So, I'm at Starbucks, sipping a latte, enjoying free internet. Only instead of enjoying my time here, I'm typing away about Ellie. Ok, I clearly need advice. It's our second day at the daycare. I was there for a hour yesterday morning and an hour this morning. I'm overall very happy with how the place is run and how the kids are treated/cared for. However, I have an issue and I'd love some advice/suggestions on the best way to deal with it.

There's this boy in Ellie's class named Axel. In the two hours I have been in the room, I have seem him push Ellie down on the ground three times and shove her once. He has pushed another little girl down 3-4 times and pulled another little girl's hair twice. He sent this second girl flying by running into her (on purpose). She didn't just hit the ground, like she got knocked over. She actually flew a little bit before she hit the ground. In my opinion, the teachers were actually working to avoid this. They clearly know this kid is a problem and keep an eye on him but there is breakfast, diapers to change, and so on. There are only two teachers and 7-8 kids in the room. Ellie and one other girl (Emma) are both a lot smaller than this boy (he probably weighs 30-35 lbs) and he has no trouble knocking them over.

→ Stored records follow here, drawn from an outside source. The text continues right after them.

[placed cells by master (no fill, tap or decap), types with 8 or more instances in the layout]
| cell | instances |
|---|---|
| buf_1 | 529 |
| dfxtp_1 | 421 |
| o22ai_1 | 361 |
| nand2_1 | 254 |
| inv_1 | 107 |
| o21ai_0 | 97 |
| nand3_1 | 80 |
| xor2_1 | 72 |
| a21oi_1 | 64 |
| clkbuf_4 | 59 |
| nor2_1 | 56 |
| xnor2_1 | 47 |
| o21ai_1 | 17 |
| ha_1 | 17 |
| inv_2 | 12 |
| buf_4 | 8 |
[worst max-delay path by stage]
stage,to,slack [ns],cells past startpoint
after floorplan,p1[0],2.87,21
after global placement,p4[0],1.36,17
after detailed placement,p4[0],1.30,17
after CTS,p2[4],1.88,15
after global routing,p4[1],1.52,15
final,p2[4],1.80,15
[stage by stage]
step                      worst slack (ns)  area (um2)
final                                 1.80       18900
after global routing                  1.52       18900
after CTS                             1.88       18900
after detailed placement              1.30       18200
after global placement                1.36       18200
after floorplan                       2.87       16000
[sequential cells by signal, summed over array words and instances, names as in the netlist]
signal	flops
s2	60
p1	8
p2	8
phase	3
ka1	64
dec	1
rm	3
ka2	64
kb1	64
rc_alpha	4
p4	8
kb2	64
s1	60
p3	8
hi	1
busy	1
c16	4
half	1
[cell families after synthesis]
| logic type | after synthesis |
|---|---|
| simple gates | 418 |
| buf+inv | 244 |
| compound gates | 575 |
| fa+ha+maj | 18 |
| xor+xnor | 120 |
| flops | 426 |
From an optimization exercise on the open Yosys and OpenROAD flow, aimed at small area and a short achievable clock period; shortcuts taken in it are not production practice.
RTL that was checked went through simulation tests only; none was proved equivalent to the original.
Power and IR drop assume default switching activity.

==> flow/design.v (excerpt) <==
module datapath (clk, writenum, readnum, write, datapath_in, vsel, loada, loadb, loadc, shift, asel, bsel, ALUop, loads, Z_out, datapath_out);
For scale: ~180 flip-flops, roughly 52 I/O pins, roughly 8800 um2 of cells after synthesis.
export LEC_CHECK = 0
export CAP_MARGIN = 20
export CORE_MARGIN = 2
export CORE_UTILIZATION = 60
export CTS_BUF_LIST = sky130_fd_sc_hd__clkbuf_4 sky130_fd_sc_hd__clkbuf_8
export CTS_CLUSTER_SIZE = 25
export SETUP_SLACK_MARGIN = 2.9
export SLEW_MARGIN = 20
export SYNTH_HIERARCHICAL = 1
export SYNTH_MINIMUM_KEEP_SIZE = 0
create_clock -name core_clock -period 5.5 [get_ports {clk}]
standard.sh (not shown) runs the stock make flow with config.mk's settings and CLKGATE_MAP_FILE= SYNTH_SCRIPT=/design/flow/synth_recipe.tcl, a recipe that flattens the netlist after the stock synthesis.
==> flow/flow/run.sh <==
#!/bin/bash
# The standard layout (standard.sh), with every input and output port
# buffered by a buf_2 cell instead of the buffer the resizer picks by default.
set -euo pipefail
bash standard.sh 'BUFFER_PORTS_ARGS=-buffer_cell sky130_fd_sc_hd__buf_2' finish > make.log 2>&1
The first run went through all stages and came out clean.
Next try:
Settings changed: CORE_UTILIZATION 60 to 70, CTS_CLUSTER_SIZE 25 to default, SETUP_SLACK_MARGIN 2.9 to 2.95.
Result: Final area stays flat. Non-clock buffer count decreases by 2. Setup slack gets better by 0.021 ns. First-iteration DRC count rises by about 20%. Register-to-register slack improved by 0.03 ns. Wire length is about the same. Synthesized cell count stays the same. Power grows by about 2%.
Next try:
Settings changed: CORE_UTILIZATION 70 to 60, SETUP_SLACK_MARGIN 2.95 to 2.9.
Effect: Power drops slightly. Via count goes down by a few percent. Design area stays flat. Critical path depth does not change. Register-to-register slack got worse by 0.03 ns. Utilization is lower by 13 points. Clock skew goes up by 0.0056 ns. Global-route usage falls by 4.6 points. First-iteration DRC count came out lower by about a fifth.
Next try:
Settings changed: CORE_UTILIZATION 60 to 70, PLACE_DENSITY from default to 0.9.
Outcome: Core utilization increases by 13 points. Combinational power stays flat. Count of clock-buffer cells in the layout goes down by 1. Cell area is about the same. Setup slack gets worse by 0.016 ns. Maximum frequency fell slightly. Clock skew rose by 0.0061 ns. Die area goes down by roughly a tenth. Total power rose slightly. Sequential power stays flat. Worst hold slack is about the same.

* * *

## rev 12
Another version of the RTL of datapath (not shown whole).
For scale: about 620 cells after synthesis, about 180 flip-flops, roughly 9000 um^2 of cells after synthesis.
Settings: LEC_CHECK=0, CAP_MARGIN=20, CORE_MARGIN=2, CORE_UTILIZATION=40, SLEW_MARGIN=20; clock period 5.5 ns.
run.sh (not shown) runs the stock make flow with config.mk's settings and CLKGATE_MAP_FILE= SYNTH_SCRIPT=/design/flow/synth_recipe.tcl, a recipe that flattens the netlist after the stock synthesis.
Stock flow here: none of the scripts above is used.
Relative to rev 12, the following input files were edited for rev 13:
Settings: CORE_UTILIZATION changed from 40 to 60; SETUP_SLACK_MARGIN newly set to 2.0.
--- outcome ---
- Rev 13 | stages: all done | timing, DRC, antenna: all pass
- As far as number of ordinary inverters in the final layout goes, rev 13 and rev 12 are indistinguishable; the numbers are identical.
- Between rev 13 and rev 12, number of global-route vias before repair is lower for rev 12, rev 13 comes in above that.
- Lower layout overhead on the synthesized area among rev 13 and rev 12: rev 12
- Rev 12 vs rev 13, worst setup path endpoint: datapath_out[8] vs datapath_out[14]
- Summary of rev 13 over rev 12: utilization after layout increased by 26 points relative to the old numbers; count of clock buffers in the final design increased by 1 relative to the old numbers; die height went down by 18%; non-clock buffer share of cell area +1.5 points.
No run of this note included a check of the RTL's function; only the layout flow was run.

* * *

Setup of run 1:
datapath with an RTL version that a note above also has.
Size: roughly 740 cells after synthesis, about 180 flip-flops, ~52 I/O pins.
Settings: LEC_CHECK=0, CAP_MARGIN=20, CORE_MARGIN=2, CORE_UTILIZATION=78, CTS_BUF_LIST=sky130_fd_sc_hd__clkbuf_4 sky130_fd_sc_hd__clkbuf_8, SETUP_SLACK_MARGIN=2.9, SLEW_MARGIN=20, SYNTH_HIERARCHICAL=1, SYNTH_MINIMUM_KEEP_SIZE=0; clock period 5.5 ns.
standard.sh (not shown) runs the stock make flow with config.mk's settings and CLKGATE_MAP_FILE= SYNTH_SCRIPT=/design/flow/synth_recipe.tcl, a recipe that flattens the netlist after the stock synthesis.
Scripts as last shown in full above: flow/flow/run.sh
Inputs modified between run 1 and run 2:
Settings: swapping 78 for 70 in CORE_UTILIZATION; swapping 2.9 for 2.85 in SETUP_SLACK_MARGIN.
Notes after the runs:
- Run 2 and run 1 all finish clean.
- In the reports for run 2 and run 1, the smaller power density over the cells belongs to run 1.
- Compared with run 1, run 2 supports a higher clock frequency.
- Run 1 -> run 2: post-layout instance area flat
- Summary — total of clock buffers placed in the layout, run 2 relative to run 1: higher, by 2.
- Run 2 ends up with a global-route usage that is 7.5 points lower than in run 1.
## Diff of input files: run 3 against run 2
Settings: changing SETUP_SLACK_MARGIN from 2.85 to 2.9; setting PLACE_DENSITY to 0.8 for the first time.
==> comparison <==
Summary — worst setup slack, run 3 relative to run 2: higher, by 0.073 ns.
Measured against each other, run 3 and run 2 differ in internal power contribution, the higher figure coming from run 2.
Of run 3 and run 2, the higher average detailed-routed wire length per instance belongs to run 3.
From run 2 to run 3 the numbers moved as follows: post-cts resize count rose 1, reported net switching power went up by about 5.5%, maximum frequency from static timing analysis higher, total power after layout dropped 0.051 mW.
In the metrics for run 3 and run 2, the one carrying the higher non-clock buffer count is run 2.
Via count (run 3 vs. run 2) increases slightly
Compared with run 2, in run 3 ratio of routed vias to standard cells went up, final critical-path required period went down.
Inputs modified between run 3 and run 4:
Settings: PLACE_DENSITY: 0.8 -> unset.
### Flow results
Between run 4 and run 3, the utilization after layout does not differ in any meaningful way. Taking run 3 as the reference, in run 4 final area did not really move, routed wire length did not really move. Re buffer count from post-CTS setup fixing: no difference whatsoever between run 3 and run 4.

* * *

== before ==
datapath, a different RTL version from the one above (not shown whole).
Size: ~690 cells after synthesis, about 180 flip-flops.
==> flow/design.v (excerpt) <==
module datapath (clk, writenum, readnum, write, datapath_in, vsel, loada, loadb, loadc, shift, asel, bsel, ALUop, loads, Z_out, datapath_out);
==> flow/config.mk <==
export PLATFORM = sky130hd
export DESIGN_NAME = datapath
export DESIGN_NICKNAME = datapath
export VERILOG_FILES = /design/flow/design.v
export SDC_FILE = /design/flow/constraint.sdc
export NUM_CORES = 4
export LEC_CHECK = 0
export CAP_MARGIN = 20
export CORE_MARGIN = 2
export CORE_UTILIZATION = 60
export CTS_BUF_LIST = sky130_fd_sc_hd__clkbuf_4 sky130_fd_sc_hd__clkbuf_8
export SETUP_SLACK_MARGIN = 2.9
export SLEW_MARGIN = 20
export SYNTH_HIERARCHICAL = 1
export SYNTH_MINIMUM_KEEP_SIZE = 0
==> flow/constraint.sdc <==
create_clock -name core_clock -period 5.5 [get_ports {clk}]
set_input_delay 1.1000 -clock core_clock [delete_from_list [all_inputs] [get_ports {clk}]]
set_output_delay 1.1000 -clock core_clock [all_outputs]
set_load 0.01 [all_outputs]
==> flow/flow/run.sh <==
#!/bin/bash
# The standard layout (standard.sh), with every input and output port
# buffered by a buf_4 cell instead of the buffer the resizer picks by default.
set -euo pipefail
bash standard.sh 'BUFFER_PORTS_ARGS=-buffer_cell sky130_fd_sc_hd__buf_4' finish > make.log 2>&1
In summary, before completed successfully, with a layout that passed the timing, DRC and antenna checks.
Input changes introduced in after (baseline for comparison: before):
- CTS_BUF_LIST no longer set, was sky130_fd_sc_hd__clkbuf_4 sky130_fd_sc_hd__clkbuf_8
==> comparison <==
Run comparison: after critical-path cell with the highest stage delay a221o_1; before critical-path cell with the highest stage delay nor3b_4. Wire length the detailed router placed on met1 went up slightly going from before to after. When after is measured against before, its worst setup margin turns out 0.044 ns lower. Against before, post-detailed-routing wire length in after came out worse. Timing, DRC, antenna: 0 failures across before and after. First-pass GRT wire length in after vs before: up about 2.1%. Summary — non-clock buffer count, after relative to before: lower, by about 9%. Portion of total power attributed to sequential cells in after vs before: down 4.1 points. Compared after against before; fraction of area in registers within noise. In the tables for before and after, depth of the critical timing path with buffers and inverters included reads higher with before. Compared to before, after has total power about 9% higher.

* * *

== v53 ==
Another version of the RTL of datapath (not shown whole).
Size in the first run: ~760 cells after synthesis, ~180 flip-flops, about 0.0096 mm² of cells after synthesis.
==> flow/design.v (excerpt) <==
module datapath (clk, writenum, readnum, write, datapath_in, vsel, loada, loadb, loadc, shift, asel, bsel, ALUop, loads, Z_out, datapath_out);
  input write, clk, loada, loadb, loadc, asel, bsel, loads, vsel;
  input [1:0] ALUop, shift;
  input [2:0] writenum, readnum;
  input [15:0] datapath_in;
  output reg Z_out;
  output reg [15:0] datapath_out;
  reg  [15:0] aloaded, in;
  wire [15:0] data_in, data_out, cn;
  wire sn;
  assign data_in = vsel ? datapath_in : datapath_out;
  regfile REGFILE(data_in, writenum, write, readnum, clk, data_out);
  always_ff @(posedge clk) if (loada) aloaded <= data_out;
  always_ff @(posedge clk) if (loadb) in <= data_out;
  ALU alu(aloaded, in, datapath_out, Z_out, datapath_in[4:0], shift, asel, bsel, ALUop,
          loadc, loads, cn, sn);
  always_ff @(posedge clk) Z_out <= sn;
  always_ff @(posedge clk) datapath_out <= cn;
endmodule
==> flow/config.mk <==
export PLATFORM = sky130hd
export DESIGN_NAME = datapath
export DESIGN_NICKNAME = datapath
export VERILOG_FILES = /design/flow/design.v
export SDC_FILE = /design/flow/constraint.sdc
export NUM_CORES = 4
export LEC_CHECK = 0
export CAP_MARGIN = 20
export CORE_MARGIN = 2
export CORE_UTILIZATION = 60
export CTS_BUF_LIST = sky130_fd_sc_hd__clkbuf_4 sky130_fd_sc_hd__clkbuf_8
export SETUP_SLACK_MARGIN = 2.9
export SLEW_MARGIN = 20
export SYNTH_HIERARCHICAL = 1
export SYNTH_MINIMUM_KEEP_SIZE = 0
==> flow/constraint.sdc <==
create_clock -name core_clock -period 5.5 [get_ports {clk}]
set_input_delay 1.1000 -clock core_clock [delete_from_list [all_inputs] [get_ports {clk}]]
set_output_delay 1.1000 -clock core_clock [all_outputs]
set_load 0.01 [all_outputs]
==> flow/flow/run.sh <==
#!/bin/bash
# The standard layout (standard.sh), with two changes:
# - every input and output port is buffered by a buf_4 cell instead of the
#   buffer the resizer picks by default;
# - mux4_1 joins the platform's don't-use cells, so the resizer keeps the
#   smaller mux4_2 that synthesis chose (mux4_1 is the larger of the two).
set -euo pipefail
bash standard.sh 'BUFFER_PORTS_ARGS=-buffer_cell sky130_fd_sc_hd__buf_4' \
  'DONT_USE_CELLS=sky130_fd_sc_hd__probe_p_8 sky130_fd_sc_hd__probec_p_8 sky130_fd_sc_hd__lpflow_bleeder_1 sky130_fd_sc_hd__lpflow_clkbufkapwr_1 sky130_fd_sc_hd__lpflow_clkbufkapwr_16 sky130_fd_sc_hd__lpflow_clkbufkapwr_2 sky130_fd_sc_hd__lpflow_clkbufkapwr_4 sky130_fd_sc_hd__lpflow_clkbufkapwr_8 sky130_fd_sc_hd__lpflow_clkinvkapwr_1 sky130_fd_sc_hd__lpflow_clkinvkapwr_16 sky130_fd_sc_hd__lpflow_clkinvkapwr_2 sky130_fd_sc_hd__lpflow_clkinvkapwr_4 sky130_fd_sc_hd__lpflow_clkinvkapwr_8 sky130_fd_sc_hd__lpflow_decapkapwr_12 sky130_fd_sc_hd__lpflow_decapkapwr_3 sky130_fd_sc_hd__lpflow_decapkapwr_4 sky130_fd_sc_hd__lpflow_decapkapwr_6 sky130_fd_sc_hd__lpflow_decapkapwr_8 sky130_fd_sc_hd__lpflow_inputiso0n_1 sky130_fd_sc_hd__lpflow_inputiso0p_1 sky130_fd_sc_hd__lpflow_inputiso1n_1 sky130_fd_sc_hd__lpflow_inputiso1p_1 sky130_fd_sc_hd__lpflow_inputisolatch_1 sky130_fd_sc_hd__lpflow_isobufsrc_1 sky130_fd_sc_hd__lpflow_isobufsrc_16 sky130_fd_sc_hd__lpflow_isobufsrc_2 sky130_fd_sc_hd__lpflow_isobufsrc_4 sky130_fd_sc_hd__lpflow_isobufsrc_8 sky130_fd_sc_hd__lpflow_isobufsrckapwr_16 sky130_fd_sc_hd__lpflow_lsbuf_lh_hl_isowell_tap_1 sky130_fd_sc_hd__lpflow_lsbuf_lh_hl_isowell_tap_2 sky130_fd_sc_hd__lpflow_lsbuf_lh_hl_isowell_tap_4 sky130_fd_sc_hd__lpflow_lsbuf_lh_isowell_4 sky130_fd_sc_hd__lpflow_lsbuf_lh_isowell_tap_1 sky130_fd_sc_hd__lpflow_lsbuf_lh_isowell_tap_2 sky130_fd_sc_hd__lpflow_lsbuf_lh_isowell_tap_4 sky130_fd_sc_hd__mux4_1' finish > make.log 2>&1
v53 went all the way through synthesis, placement and routing and the layout is clean on timing, DRC and antenna.
> inputs changed (v53 -> v49)
==> flow/flow/run.sh <==
#!/bin/bash
# The standard layout (standard.sh), with every input and output port
# buffered by a buf_4 cell instead of the buffer the resizer picks by default.
set -euo pipefail
bash standard.sh 'BUFFER_PORTS_ARGS=-buffer_cell sky130_fd_sc_hd__buf_4' finish > make.log 2>&1
v49 vs v53 on critical path depth: v49 is the lower one.
The fraction of layout instances using a drive strength above 1 of v49 falls short of that of v53 by 0.28 points.
Changes observed in v49 relative to v53: global-route track usage on met1 rose 0.49 points; net switching fraction of the power about even; clock slew at the register clock pins of the worst setup and hold paths about even.
Delta (v49 minus v53): worst path setup slack after routing went up, aggregate routed wire length grew by 5.3%, overall power of the completed layout higher, synthesized netlist cell count level.
Per the final summary, v49 finished and its layout is clean on timing, DRC and antenna.
Relative to v53, the final cell area reported for v49 is higher.
--- input diff v49..v14 ---
- changing SETUP_SLACK_MARGIN from 2.9 to 3.2
Findings:
- v14 leaves less setup margin than v49.
- Side by side, clock power turned out lower in v14 than in v49.
- Met3 demand-to-capacity share in global routing | v14 above v49
diff inputs: v14 => v37
- a change of SETUP_SLACK_MARGIN from 3.2 to 2.9
- a deleted CTS_BUF_LIST that had been sky130_fd_sc_hd__clkbuf_4 sky130_fd_sc_hd__clkbuf_8
==> flow/flow/run.sh <==
#!/bin/bash
# The standard layout (standard.sh), with two changes:
# - every input and output port is buffered by a buf_4 cell instead of the
#   buffer the resizer picks by default;
# - mux4_1 joins the platform's don't-use cells, so the resizer keeps the
#   smaller mux4_2 that synthesis chose (mux4_1 is the larger of the two).
set -euo pipefail
bash standard.sh 'BUFFER_PORTS_ARGS=-buffer_cell sky130_fd_sc_hd__buf_4' \
  'DONT_USE_CELLS=sky130_fd_sc_hd__probe_p_8 sky130_fd_sc_hd__probec_p_8 sky130_fd_sc_hd__lpflow_bleeder_1 sky130_fd_sc_hd__lpflow_clkbufkapwr_1 sky130_fd_sc_hd__lpflow_clkbufkapwr_16 sky130_fd_sc_hd__lpflow_clkbufkapwr_2 sky130_fd_sc_hd__lpflow_clkbufkapwr_4 sky130_fd_sc_hd__lpflow_clkbufkapwr_8 sky130_fd_sc_hd__lpflow_clkinvkapwr_1 sky130_fd_sc_hd__lpflow_clkinvkapwr_16 sky130_fd_sc_hd__lpflow_clkinvkapwr_2 sky130_fd_sc_hd__lpflow_clkinvkapwr_4 sky130_fd_sc_hd__lpflow_clkinvkapwr_8 sky130_fd_sc_hd__lpflow_decapkapwr_12 sky130_fd_sc_hd__lpflow_decapkapwr_3 sky130_fd_sc_hd__lpflow_decapkapwr_4 sky130_fd_sc_hd__lpflow_decapkapwr_6 sky130_fd_sc_hd__lpflow_decapkapwr_8 sky130_fd_sc_hd__lpflow_inputiso0n_1 sky130_fd_sc_hd__lpflow_inputiso0p_1 sky130_fd_sc_hd__lpflow_inputiso1n_1 sky130_fd_sc_hd__lpflow_inputiso1p_1 sky130_fd_sc_hd__lpflow_inputisolatch_1 sky130_fd_sc_hd__lpflow_isobufsrc_1 sky130_fd_sc_hd__lpflow_isobufsrc_16 sky130_fd_sc_hd__lpflow_isobufsrc_2 sky130_fd_sc_hd__lpflow_isobufsrc_4 sky130_fd_sc_hd__lpflow_isobufsrc_8 sky130_fd_sc_hd__lpflow_isobufsrckapwr_16 sky130_fd_sc_hd__lpflow_lsbuf_lh_hl_isowell_tap_1 sky130_fd_sc_hd__lpflow_lsbuf_lh_hl_isowell_tap_2 sky130_fd_sc_hd__lpflow_lsbuf_lh_hl_isowell_tap_4 sky130_fd_sc_hd__lpflow_lsbuf_lh_isowell_4 sky130_fd_sc_hd__lpflow_lsbuf_lh_isowell_tap_1 sky130_fd_sc_hd__lpflow_lsbuf_lh_isowell_tap_2 sky130_fd_sc_hd__lpflow_lsbuf_lh_isowell_tap_4 sky130_fd_sc_hd__mux4_1' finish > make.log 2>&1
Every stage of the flow completed for v14, and the final layout passed the timing, DRC and antenna checks. v37 completed end to end with timing, DRC and antenna clean. In the flow results for v14 and v37, the final-stage net count is smaller on v37. Looking only at count of placed standard cells in the final layout, fillers left out, and setting everything else aside, the higher value of v14 and v37 goes to v14. Route | v37 vs v14 | wire shorter in v37. Met1 usage: lower on v37.

[separate check: timing with driven ports]
Ports are ideal in the flow. The routed layouts listed here were re-timed in OpenROAD. Step 1 assumes that a clkbuf_16 drives the clock port and a buf_2 every other input. Step 2 times the ports against the registers' clock, not the clock port: input delays grow and output delays shrink by t, the midpoint of the rising clock arrivals with the driver on. Slacks: no drivers / after step 1 / after step 2; pairs: no drivers / after step 1.
run | t, ns | slack for setup (ns) | latest minus earliest clock arrival (ns)
the first run of note 1 | 0.493 | 2.964 / 2.975 / 2.482 | 0.013 / 0.014
the second run of note 1 | 0.504 | 2.985 / 2.980 / 2.475 | 0.011 / 0.011
the third run of note 1 | 0.493 | 2.964 / 2.975 / 2.482 | 0.013 / 0.014
the fourth run of note 1 | 0.497 | 2.948 / 2.941 / 2.444 | 0.020 / 0.020
rev 12 | 0.468 | 0.941 / 0.957 / 0.490 | 0.022 / 0.021
rev 13 | 0.475 | 2.110 / 2.093 / 1.619 | 0.013 / 0.013
run 1 | 0.495 | 2.925 / 2.913 / 2.417 | 0.018 / 0.017
run 2 | 0.490 | 2.937 / 2.946 / 2.456 | 0.020 / 0.020
run 3 | 0.505 | 3.010 / 3.003 / 2.498 | 0.012 / 0.012
run 4 | 0.505 | 3.010 / 3.003 / 2.498 | 0.012 / 0.012
before | 0.506 | 2.821 / 2.813 / 2.308 | 0.013 / 0.013
after | 0.466 | 2.778 / 2.781 / 2.315 | 0.010 / 0.010
v53 | 0.483 | 2.929 / 2.784 / 2.301 | 0.019 / 0.019
v49 | 0.493 | 2.952 / 2.810 / 2.317 | 0.016 / 0.017
v14 | 0.483 | 2.907 / 2.821 / 2.337 | 0.013 / 0.013
v37 | 0.459 | 2.868 / 2.768 / 2.309 | 0.012 / 0.013
After both steps every run listed still meets setup and hold. For v49, which loses most, drivers alone change the setup slack by -0.142 ns; drivers and shift together by -0.635 ns.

This boy is not leaving Ellie's room any time soon. Two of the bigger boys are, but not Axel. Also, the teachers don't seem to do much ("Axel, no" and then pick up the kid who is crying), but I'm not sure how much they can do. At one point, he started to knock Ellie over right in front of me and I raised my voice at him, which stopped him. As a point of comparison, I saw one other boy and one other girl do something bad (like push or forcefully take a toy from someone) the entire time I was there.

I had a long talk with the secretary at the daycare who basically told me to speak up and say something. I feel a bit awkward making waves on my second day, but since it deals with Ellie, not nearly as awkward as I might normally.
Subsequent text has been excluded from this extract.